> What you should do: Check each line below for the word "default" and give the number of lines that have it, nothing more.
Material for this exercise START
File: src/rtl/phy_bringup_ctrl.sv
`timescale 1ns/1ps
module phy_bringup_ctrl
  import phy_bringup_pkg::*;
(
  input  logic         clk,
  input  logic         rstN,
  input  logic         start,
  input  logic         bridgeBusy,
  input  dpStatus_t    stat,
  output ctrlStrobes_t strb,
  output logic         reqValid,
  output logic         reqWrite,
  output logic         done,
  output logic         err
);

  typedef enum logic [2:0] {
    S_IDLE, S_FETCH, S_ISSUE_RD, S_WAIT_RD, S_ISSUE_WR, S_WAIT_WR
  } seqState_e;

  seqState_e state, stateNxt;
  logic setDone, setErr, accept;

  assign accept = (state == S_IDLE) && start;

  always_comb begin
    stateNxt = state;
    strb     = '0;
    reqValid = 1'b0;
    reqWrite = 1'b0;
    setDone  = 1'b0;
    setErr   = 1'b0;
    case (state)
      S_IDLE: begin
        if (start) begin
          strb.clrStep = 1'b1;
          stateNxt     = S_FETCH;
        end
      end
      S_FETCH: begin
        if (stat.lastStep) begin
          setDone  = 1'b1;
          stateNxt = S_IDLE;
        end else begin
          strb.loadAcc = 1'b1;
          case (stat.kind)
            STEP_POLL: begin
              strb.loadPoll = 1'b1;
              stateNxt      = S_ISSUE_RD;
            end
            STEP_WRITE: stateNxt = S_ISSUE_WR;
            default:    stateNxt = S_ISSUE_RD;
          endcase
        end
      end
      S_ISSUE_RD: begin
        if (!bridgeBusy) begin
          reqValid = 1'b1;
          stateNxt = S_WAIT_RD;
        end else if (stat.accExpired) begin
          setErr   = 1'b1;
          stateNxt = S_IDLE;
        end
      end
      S_WAIT_RD: begin
        if (!bridgeBusy) begin
          if (stat.kind == STEP_POLL) begin
            if (stat.calHit) begin
              strb.incStep = 1'b1;
              stateNxt     = S_FETCH;
            end else if (stat.pollExpired) begin
              setErr   = 1'b1;
              stateNxt = S_IDLE;
            end else begin
              strb.loadAcc = 1'b1;
              stateNxt     = S_ISSUE_RD;
            end
          end else begin
            strb.capData = 1'b1;
            strb.loadAcc = 1'b1;
            stateNxt     = S_ISSUE_WR;
          end
        end else if (stat.accExpired) begin
          setErr   = 1'b1;
          stateNxt = S_IDLE;
        end
      end
      S_ISSUE_WR: begin
        if (!bridgeBusy) begin
          reqValid = 1'b1;
          reqWrite = 1'b1;
          stateNxt = S_WAIT_WR;
        end else if (stat.accExpired) begin
          setErr   = 1'b1;
          stateNxt = S_IDLE;
        end
      end
      S_WAIT_WR: begin
        if (!bridgeBusy) begin
          strb.incStep = 1'b1;
          stateNxt     = S_FETCH;
        end else if (stat.accExpired) begin
          setErr   = 1'b1;
          stateNxt = S_IDLE;
        end
      end
      default: stateNxt = S_IDLE;
    endcase
  end

  always_ff @(posedge clk) begin
    if (!rstN) begin
      state <= S_IDLE;
      done  <= 1'b0;
      err   <= 1'b0;
    end else begin
      state <= stateNxt;
      if (accept) begin
        done <= 1'b0;
        err  <= 1'b0;
      end else begin
        if (setDone) done <= 1'b1;
        if (setErr)  err  <= 1'b1;
      end
    end
  end

  // a request never spans two cycles
  assert_req_single_R7: assert property (@(posedge clk) disable iff (!rstN)
    reqValid |=> !reqValid);

  // the two outcome flags are exclusive
  assert_flags_exclusive_R10: assert property (@(posedge clk) disable iff (!rstN)
    !(done && err));

endmodule

File: src/rtl/phy_bringup_seq.sv
`timescale 1ns/1ps
module phy_bringup_seq
  import phy_bringup_pkg::*;
#(
  parameter int CLK_FREQ_HZ = 200_000_000,
  parameter int TIMEOUT_US  = 100
) (
  input  logic              clk,
  input  logic              rstN,
  input  logic              start,
  output logic              reqValid,
  output logic              reqWrite,
  output logic [ADDR_W-1:0] reqOffset,
  output logic [DATA_W-1:0] reqWdata,
  input  logic [DATA_W-1:0] rspRdata,
  input  logic              bridgeBusy,
  output logic              done,
  output logic              err
);

  localparam int RAW_CYCLES     = (CLK_FREQ_HZ / 1_000_000) * TIMEOUT_US;
  localparam int TIMEOUT_CYCLES = (RAW_CYCLES < 1) ? 1 : RAW_CYCLES;

  ctrlStrobes_t      strb;
  dpStatus_t         stat;
  logic [STEP_W-1:0] stepIdx;

  phy_bringup_ctrl ctrl_i (
    .clk        (clk),
    .rstN       (rstN),
    .start      (start),
    .bridgeBusy (bridgeBusy),
    .stat       (stat),
    .strb       (strb),
    .reqValid   (reqValid),
    .reqWrite   (reqWrite),
    .done       (done),
    .err        (err)
  );

  phy_bringup_dp #(
    .TIMEOUT_CYCLES (TIMEOUT_CYCLES)
  ) dp_i (
    .clk       (clk),
    .rstN      (rstN),
    .strb      (strb),
    .rspRdata  (rspRdata),
    .stat      (stat),
    .reqOffset (reqOffset),
    .reqWdata  (reqWdata),
    .stepIdx   (stepIdx)
  );

  assert_done_after_script_R6: assert property (@(posedge clk) disable iff (!rstN)
    $rose(done) |-> stepIdx == STEP_W'(NUM_STEPS));

  assert_poll_never_writes_R4: assert property (@(posedge clk) disable iff (!rstN)
    (reqValid && stat.kind == STEP_POLL) |-> !reqWrite);

  assert_quiet_after_outcome_R10: assert property (@(posedge clk) disable iff (!rstN)
    (done || err) |-> !reqValid);

endmodule

File: config.mk
export PLATFORM = sky130hd
export DESIGN_NAME = phy_bringup_seq
export DESIGN_NICKNAME = d
export VERILOG_FILES = /design/src/rtl/phy_bringup_pkg.sv /design/src/rtl/phy_bringup_dp.sv /design/src/rtl/phy_bringup_ctrl.sv /design/src/rtl/phy_bringup_seq.sv
export SDC_FILE = /design/constraint.sdc
export NUM_CORES = 1
export LEC_CHECK = 0
export BUFFER_PORTS_ARGS = -buffer_cell sky130_fd_sc_hd__buf_2
export CAP_MARGIN = 20
export CORE_MARGIN = 5
export CORE_UTILIZATION = 56
export CTS_CLUSTER_SIZE = 25
export DETAILED_ROUTE_END_ITERATION = 7
export PLACE_DENSITY = 0.8
export SLEW_MARGIN = 25
export SYNTH_ARGS = -nofsm -noshare
export SYNTH_HDL_FRONTEND = slang
export SYNTH_SLANG_ARGS = --single-unit
File: constraint.sdc
create_clock -name clk -period 2.7 [get_ports clk]
set_input_delay 0.135 -clock clk [delete_from_list [all_inputs] [get_ports clk]]
set_output_delay 0.135 -clock clk [all_outputs]
set_load 0.005 [all_outputs]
Material for this exercise END
> Reply to the task: 2